Sofie - It depends on how you look at it, but for me it means that we can still also change as adults, right? So the brain is like a sponge and depending on the environment and the opportunities that we give ourselves, we can always learn and adapt to the circumstances, always within certain limits. And maybe over time with age and with certain habits or certain genetic predispositions to opportunities to change are more limited or different. So across individuals, but still, the context matters to the brain and the context is part of what shapes how the brain looks and functions.

Chris - Many would argue that's really encouraging to hear because some of your subjects were older, so we don't seem to be completely fixed in our ways. I mean maybe there were some subtle effects if you looked at just older people versus younger people. But what are the implications for people who have neurodevelopmental disorders? I'm thinking of people who might be on the spectrum, the autism spectrum, for example. If the brain can be, I don't want to use the word reprogrammed, but if it can be remolded in order to make it function better under certain circumstances, does this mean that we should be offering certain types of interventions to people with some of these particular developmental situations to help them?

Sofie - Yes. The question is to what extent you can support those who have neurodevelopmental conditions because it was like, obviously one should always stimulate somebody, right? Like if somebody is sick and starts feeling better, you should also encourage them to get out of bed, right? And get on moving after an operation. And probably this is the same that you find, you have to find a good way to stimulate people, but not all stimulation is right for whatever occasion or whatever person. And I think one of the take-homes also of the study is how differentiable it is so that you can also train different things depending on what you need, such as more emotional skills or more understanding of perspective skills, but also just more mindfulness, attentional skills. And now often these things are sometimes combined together in different ways and, and by unfolding them and seeing how these components actually contribute differently to the brain, but also to behaviour, I think is also a first step to maybe understand what components could then be best tested for a certain individual.

Journals on a bookshelf

16:20 - Women take the cautious approach to scientific publication

Papers from female authors crop us less often than expected in the top tier journals...

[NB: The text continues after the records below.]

--- src/rtl/lcd_mux_pkg.sv ---
package lcd_mux_pkg;
  typedef enum logic [1:0] {
    LVL_VSS  = 2'b00,
    LVL_VMID = 2'b01,
    LVL_VDD  = 2'b10
  } bp_level_e;
endpackage

--- src/rtl/lcd_phase_div.sv ---
module lcd_phase_div (
  input  logic clk_i,
  input  logic rst_ni,
  output logic sel_o,
  output logic inv_o
);
  logic [1:0] phase_q;

  always_ff @(posedge clk_i or negedge rst_ni) begin
    if (!rst_ni) phase_q <= 2'b00;
    else         phase_q <= phase_q + 2'd1;
  end

  assign sel_o = phase_q[0];
  assign inv_o = phase_q[1];

  AST_SEL_TOGGLE: assert property (@(posedge clk_i) disable iff (!rst_ni)
    1'b1 |=> (sel_o != $past(sel_o)));
  AST_INV_TOGGLE: assert property (@(posedge clk_i) disable iff (!rst_ni)
    sel_o |=> (inv_o != $past(inv_o)));
  AST_INV_HOLD: assert property (@(posedge clk_i) disable iff (!rst_ni)
    !sel_o |=> $stable(inv_o));
endmodule

--- src/rtl/lcd_seg_mux.sv ---
module lcd_seg_mux #(
  parameter int N_SEG = 140,
  localparam int DW = 2 * N_SEG
) (
  input  logic [DW-1:0]    data_i,
  input  logic             sel_i,
  input  logic             inv_i,
  output logic [N_SEG-1:0] seg_o
);
  for (genvar n = 0; n < N_SEG; n++) begin : g_seg
    logic pick;
    assign pick     = sel_i ? data_i[2*n+1] : data_i[2*n];
    assign seg_o[n] = pick ^ inv_i;
  end
endmodule

--- src/rtl/lcd_bp_encode.sv ---
module lcd_bp_encode
  import lcd_mux_pkg::*;
(
  input  logic      clk_i,
  input  logic      rst_ni,
  input  logic      sel_i,
  input  logic      inv_i,
  output bp_level_e com1_o,
  output bp_level_e com2_o
);
  bp_level_e active;

  always_comb begin
    active = inv_i ? LVL_VSS : LVL_VDD;
    com1_o = sel_i ? LVL_VMID : active;
    com2_o = sel_i ? active : LVL_VMID;
  end

  AST_ONE_IDLE: assert property (@(posedge clk_i) disable iff (!rst_ni)
    ((com1_o == LVL_VMID) != (com2_o == LVL_VMID)));
  AST_NO_BAD_CODE: assert property (@(posedge clk_i) disable iff (!rst_ni)
    (com1_o != 2'b11) && (com2_o != 2'b11));
endmodule

--- src/rtl/lcd_mux_frame_gen.sv ---
module lcd_mux_frame_gen
  import lcd_mux_pkg::*;
#(
  parameter int N_SEG = 140,
  localparam int DW = 2 * N_SEG
) (
  input  logic             clk_i,
  input  logic             rst_ni,
  input  logic [DW-1:0]    data_i,
  output logic [N_SEG-1:0] seg_o,
  output logic [1:0]       com1_o,
  output logic [1:0]       com2_o
);
  logic      sel, inv;
  bp_level_e com1, com2;

  lcd_phase_div u_div (
    .clk_i (clk_i),
    .rst_ni(rst_ni),
    .sel_o (sel),
    .inv_o (inv)
  );

  lcd_seg_mux #(.N_SEG(N_SEG)) u_mux (
    .data_i(data_i),
    .sel_i (sel),
    .inv_i (inv),
    .seg_o (seg_o)
  );

  lcd_bp_encode u_bp (
    .clk_i (clk_i),
    .rst_ni(rst_ni),
    .sel_i (sel),
    .inv_i (inv),
    .com1_o(com1),
    .com2_o(com2)
  );

  assign com1_o = com1;
  assign com2_o = com2;
endmodule

--- config.mk ---
export PLATFORM = sky130hd
export DESIGN_NAME = lcd_mux_frame_gen
export DESIGN_NICKNAME = d
export VERILOG_FILES = /design/src/rtl/lcd_mux_pkg.sv /design/src/rtl/lcd_phase_div.sv /design/src/rtl/lcd_seg_mux.sv /design/src/rtl/lcd_bp_encode.sv /design/src/rtl/lcd_mux_frame_gen.sv
export SDC_FILE = /design/constraint.sdc
export NUM_CORES = 1
export LEC_CHECK = 0
export ABC_CLOCK_PERIOD_IN_PS = 2700
export BUFFER_PORTS_ARGS = -buffer_cell sky130_fd_sc_hd__buf_2
export CAP_MARGIN = 40
export CORE_AREA = 2 2 167 169
export CTS_CLUSTER_SIZE = 24
export DETAILED_ROUTE_END_ITERATION = 8
export DIE_AREA = 0 0 169 171
export SYNTH_ARGS = -nofsm -noshare
export SYNTH_HDL_FRONTEND = slang
export SYNTH_SLANG_ARGS = --single-unit
--- constraint.sdc ---
create_clock -name clk_i -period 2.7 [get_ports clk_i]
set_input_delay 0.54 -clock clk_i [delete_from_list [all_inputs] [get_ports clk_i]]
set_output_delay 0.54 -clock clk_i [all_outputs]
set_load 0.1 [all_outputs]
==> results of run 1 <==
## per-stage QoR
stage	total power, mW	setup slack [ns]	utilization (%)	std cells
2_1_floorplan	1.10	-0.349	-	319
3_3_place_gp	1.79	0.356	30.7	1088
3_5_place_dp	1.80	0.360	30.7	1088
4_1_cts	2.02	0.121	31.0	1091
5_1_grt	2.07	0.0842	31.0	1091
6_report	2.00	0.168	31.0	1091
## kinds of logic (layout without fill, tap and decap cells)
kind of cell,count (synthesis),in the layout,share of synthesized area [%]
xor+xnor,140,140,41.5
mux,140,140,47.5
buf+inv,35,461,8.47
fa+ha+maj,2,2,0.847
flops,2,2,1.69
## per-layer routing
metal,global-route usage [%],vias up,part of all wire (%)
li1,-,1923,-
met1,9.56,1727,34
met3,2.45,8,9.7
met2,18.7,239,55
met4,1.30,2,0.55
met5,0,-,0.075
## layout make-up
class	instances	area, sq um
Inverter	2	7.51
Multi-Input combinational cell	282	3580
Clock buffer	3	75.1
Tap cell	346	433
Sequential cell	2	57.6
Timing Repair Buffer	456	4310
Fill cell	2762	18900
## Yosys cell counts
library cell | instances | area share (%)
xnor2_1 | 140 | 42
ha_1 | 2 | 0.85
buf_6 | 10 | 3.8
dfrtp_1 | 2 | 1.7
buf_4 | 6 | 1.5
mux2i_1 | 140 | 47
buf_2 | 17 | 2.9
inv_1 | 2 | 0.25
## power groups by stage
stage / registers (mW) / clock network [mW] / logic [mW]
after floorplan: 0.0305 / 0 / 1.07
after global placement: 0.0306 / 0 / 1.75
after detailed placement: 0.0306 / 0 / 1.76
after CTS: 0.0302 / 0.227 / 1.77
after global routing: 0.0302 / 0.229 / 1.81
final: 0.0302 / 0.222 / 1.75
## how the worst max path moves through the flow
stage / endpoint / slack, ns
6_report: seg_o[22] / 0.17
5_1_grt: seg_o[22] / 0.08
4_1_cts: seg_o[22] / 0.12
3_5_place_dp: seg_o[22] / 0.36
3_3_place_gp: seg_o[22] / 0.36
2_1_floorplan: seg_o[110] / -0.35
==> results.json, run 1 <==
{
  "outcome": "completed",
  "initial_utilization_pct": 10.8,
  "placement.io_buffers": 425,
  "placed_cell_area_sq_um": 8390,
  "grt_first_pass_wirelength_um": 20900,
  "clockBufferDepth": 2,
  "drv_cap": 0,
  "hp-class": "input pin to asynchronous set/reset pin",
  "p_sw_mw": 1.12,
  "dr.pass1.iters": 3,
  "rows": 61,
  "crit_slowest_cell": "dfrtp_4",
  "crit_family": "buffers and inverters",
  "fin_area_sq_um": 8470,
  "setup-tns-final_ns": 0,
  "numCtsBuffers": 3,
  "root_buffer": "clkbuf_16",
  "grt_usage_pct": 9.21,
  "r2r_slack_ns": 1.52,
  "reg2reg_depth": 2,
  "top_register": "u_div.phase_q",
  "reg.largest.list": "u_div.phase_q: 2 flops",
  "grt_pass1_vias": 4091,
  "fin_crit_sh_pct": 93.8,
  "hpwl_um": 13400,
  "final_common_cell": "buf_2",
  "holdBufCountCts": 0,
  "p_seq_share_pct": 1.5,
  "clk_pin_slew_ns": 0.03,
  "io_pins": 426,
  "crit_path_start": "u_div.phase_q[0]$_DFF_PN0_",
  "worstPathCellList": "buf_12, buf_4, mux2i_1, xnor2_2, buf_12",
  "drive_above_1_share_pct": 78.5,
  "p_leak_nw": 4.85,
  "worst_pin_slew_ns": 0.536,
  "largest_reg_flops": 2,
  "die_h_um": 171,
  "netlist_area_sq_um": 2950,
  "comb_power_share_pct": 87.4,
  "syn_inst": 319,
  "path_max_fanout": 23,
  "overflow": 0,
  "r2r_start": "u_div.phase_q[1]$_DFF_PN0_",
  "vias_per_cell": 3.57,
  "swShare_pct": 56.0,
  "post_cts_resized": 0,
  "grt_max_degree": 34,
  "setup_viol": 0,
  "n_antenna_cell": 0,
  "grt_setup_unrepaired": "no",
  "irDropWorstVdd_uv": 126,
  "htree_levels": 1,
  "clock_latency_ns": 0.22,
  "end_kind": "primary output",
  "hold_slack_ns": 0.0997,
  "cts_tree": "done",
  "vias": 3899,
  "path_buf_inv": 3,
  "core_sq_um": 27300,
  "detail_route.wl_per_cell_um": 13.5,
  "hold_violations": 0,
  "clock_power_share_pct": 11.1,
  "drc": 0,
  "yosys_warnings": 0,
  "power.internal_mw": 0.881,
  "fin_nets": 1031,
  "startpoint_type": "flip-flop",
  "avgSynthCellArea_sq_um": 9.26,
  "crit_cells": 5,
  "ys_seq_area_share_pct": 1.69,
  "max_stage_delay_ns": 0.59,
  "synth_cell_types": 8,
  "crit_top_cell": "buf_12",
  "die_w_um": 169,
  "syn_to_final_growth_pct": 187,
  "fin_crit_ns": 2.53,
  "crit_type": "flip-flop to primary output",
  "yosys_register_bits": 2,
  "die-area_sq_um": 28900,
  "syn-num-nets": 603,
  "post-cts-setup-buffers": 0,
  "antenna_found_initial": 1,
  "relSlewSlack_pct": 64.5,
  "powerDensity_nw_per_um2": 237,
  "timing.fmax_mhz": 395,
  "antenna_left": 0,
  "clock_sinks": 2,
  "final_cell_mix": "buf_2, mux2i_1, buf_12",
  "critPathArrivalTime_ns": 1.99,
  "clock_skew_ns": 0.000293,
  "place_congestion": 0.808,
  "cp_data_required_time_ns": 2.16,
  "r2r_end": "u_div.phase_q[1]$_DFF_PN0_",
  "drt-initial-drc-count": 62,
  "routed_wl_um": 14700,
  "maxSlewViolCount": 0
}
(Power assumes the default switching activity.)
==> inputs of run 2 (changes only) <==
CTS_BUF_LIST = sky130_fd_sc_hd__clkbuf_2   (was default)
==> results.json, run 2 (same netlist as run 1, synthesis figures left out) <==
{
  "relSlewSlack_pct": 64.5,
  "htree_levels": 1,
  "syn_to_final_growth_pct": 185,
  "grt_usage_pct": 9.17,
  "top_register": "u_div.phase_q",
  "fin_crit_ns": 2.50,
  "fin_nets": 1031,
  "rows": 61,
  "grt_setup_unrepaired": "no",
  "post-cts-setup-buffers": 0,
  "end_kind": "primary output",
  "irDropWorstVdd_uv": 125,
  "holdBufCountCts": 0,
  "path_max_fanout": 23,
  "crit_type": "flip-flop to primary output",
  "crit_family": "buffers and inverters",
  "hpwl_um": 13400,
  "core_sq_um": 27300,
  "timing.fmax_mhz": 400,
  "grt_first_pass_wirelength_um": 20900,
  "io_pins": 426,
  "clock_skew_ns": 0.000304,
  "post_cts_resized": 0,
  "drc": 0,
  "post-route-util_pct": 30.8,
  "reg2reg_depth": 2,
  "die_w_um": 169,
  "grt_max_degree": 34,
  "clock_sinks": 2,
  "r2r_end": "u_div.phase_q[1]$_DFF_PN0_",
  "fin_area_sq_um": 8410,
  "totalPowerFinal_mw": 1.83,
  "hp-class": "input pin to asynchronous set/reset pin",
  "critPathArrivalTime_ns": 1.96,
  "placed_cell_area_sq_um": 8390,
  "drt-initial-drc-count": 53,
  "powerDensity_nw_per_um2": 218,
  "r2r_slack_ns": 1.53,
  "p_leak_nw": 4.83,
  "crit_slowest_cell": "dfrtp_4",
  "setup_viol": 0,
  "startpoint_type": "flip-flop",
  "clk_pin_slew_ns": 0.03,
  "cp_data_required_time_ns": 2.16,
  "final_common_cell": "buf_2",
  "worst_slack_ns": 0.197,
  "fin_crit_sh_pct": 92.7,
  "vias_per_cell": 3.58,
  "root_buffer": "clkbuf_2",
  "largest_reg_flops": 2,
  "die-area_sq_um": 28900,
  "pre_cts_slack_ns": 0.360,
  "overflow": 0,
  "drive_above_1_share_pct": 78.5,
  "worst_pin_slew_ns": 0.536,
  "cts_tree": "done",
  "r2r_start": "u_div.phase_q[1]$_DFF_PN0_",
  "antenna_found_initial": 1,
  "outcome": "completed",
  "initial_utilization_pct": 10.8,
  "dr.pass1.iters": 3,
  "final_cell_mix": "buf_2, mux2i_1, buf_12",
  "hold_slack_ns": 0.128,
  "maxSlewViolCount": 0,
  "drv_cap": 0,
  "n_antenna_cell": 0,
  "grt_pass1_vias": 4083,
  "reg.largest.list": "u_div.phase_q: 2 flops",
  "detail_route.wl_per_cell_um": 13.4,
  "vias": 3905,
  "hold_violations": 0,
  "numCtsBuffers": 3,
  "routed_wl_um": 14700,
  "crit_top_cell": "buf_12",
  "path_buf_inv": 3,
  "clock_latency_ns": 0.19,
  "die_h_um": 171,
  "placement.io_buffers": 425,
  "max_stage_delay_ns": 0.59,
  "antenna_left": 0,
  "clockBufferDepth": 2,
  "place_congestion": 0.808,
  "worstPathCellList": "buf_12, buf_4, mux2i_1, xnor2_2, buf_12"
}
run 2: cell types whose count changed in the layout (fill, tap and decap cells not counted):
cell	previous run	this run
clkbuf_16	3	0
clkbuf_2	0	3
run 2: worst reg2reg max path: stages, from the launching register on:
cell	delay, ns
dfrtp_4	0.65
inv_1	0.13
ha_2	0.33
run 2: layout make-up:
| type | instances | area [sq um] |
|---|---|---|
| fill | 2767 | 18900 |
| timing repair buffer | 456 | 4310 |
| multi-input combinational | 282 | 3580 |
| tap | 346 | 433 |
| sequential | 2 | 57.6 |
| clock buffer | 3 | 15.0 |
| inverter | 2 | 7.51 |
run 2: worst max-delay path by stage:
stage	to	from	depth (start not counted)	slack, ns
after floorplan	seg_o[110]	u_div.phase_q[0]$_DFF_PN0_	5	-0.35
after detailed placement	seg_o[22]	u_div.phase_q[0]$_DFF_PN0_	5	0.36
final	seg_o[22]	u_div.phase_q[0]$_DFF_PN0_	5	0.20
after global placement	seg_o[22]	u_div.phase_q[0]$_DFF_PN0_	5	0.36
after CTS	seg_o[22]	u_div.phase_q[0]$_DFF_PN0_	5	0.13
after global routing	seg_o[22]	u_div.phase_q[0]$_DFF_PN0_	5	0.10
run 2: power by group:
| part | leakage (nW) | total (mW) | switching [mW] | internal (mW) |
|---|---|---|---|---|
| registers | 0.0221 | 0.0302 | 0 | 0.0302 |
| clock network | 0.0125 | 0.0471 | 0.0175 | 0.0296 |
| logic | 4.79 | 1.75 | 1.09 | 0.663 |
| total | 4.83 | 1.83 | 1.11 | 0.722 |
run 2: per-layer routing:
layer  share of wire, %  vias to the layer above  wire (um)  GRT usage (%)
li1                   -                     1922          -              -
met1                 34                     1734       5020           9.52
met2                 55                      239       8110           18.7
met3                9.8                        8       1430           2.38
met4               0.55                        2         81           1.30
met5              0.075                        -         11              0
run 2: metrics by stage:
step,cells,setup TNS (ns)
floorplan,319,-5.78
global placement,1088,0
detailed placement,1088,0
CTS,1091,0
global route,1091,0
finish,1091,0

Women take the cautious approach to scientific publication
Vincent Lariviere, McGill University

If you're a top scientist with an amazing discovery to tell everyone about, you send your manuscript to the world's top journals don't you? Well, apparently not, if you're a woman! As he explains to Chris Smith, McGill University's Vincent Lariviere has found that female scientists are much less well represented in the top tier publishing houses, favouring instead publication in worthy, but less “glitzy” venues…

Vincent - Many studies have shown that there's a gender gap in science; that there is less women than expected. And we also observe that women are less likely to receive, let's say, a lot of credit for the science that they do. So one of the markers of credit is citation. So is your research used in other papers that are being published afterwards? So what we try to do is to try to understand a bit more this gender gap in science by looking at women and men's publishing patterns. Where do they publish their findings?

Chris - And where do they publish their findings?

Vincent - Well, unfortunately they are globally submitting their findings in journals that are less prestigious. So, so in science where you publish matters and there's a premium in publishing in a certain set of journals that are very visible, very international, such as Science, Nature, and PNAS. And so what we try to do is looking at whether women were more or less likely to submit their findings to these very elite journals.

Chris - So it's not that the women are sending the work in to the journal and it's being bounced, it's that they're not sending it there in the first place, potentially?

Vincent - Exactly. So women and men's paper are actually accepted or rejected at the same rate. There's no differences in the proportion of women's paper that actually gets rejected. However, women are much less likely to send their work to these elite journals. And the reason for that, and this is actually quite depressing, is that they were considering their work to be of lower quality. So it's a self-perception of their work that makes them not submit their, their work to these journals

Chris - We're slightly put in the cart before the horse because I haven't asked you yet how you arrived at these findings, but it's not - just for clarity - that the women are doing science that's of less interest to these journals and therefore they're not sending them there. The work could be sent there; it's of a sufficient standard and interest, but they're just not choosing to send it to top tier journals?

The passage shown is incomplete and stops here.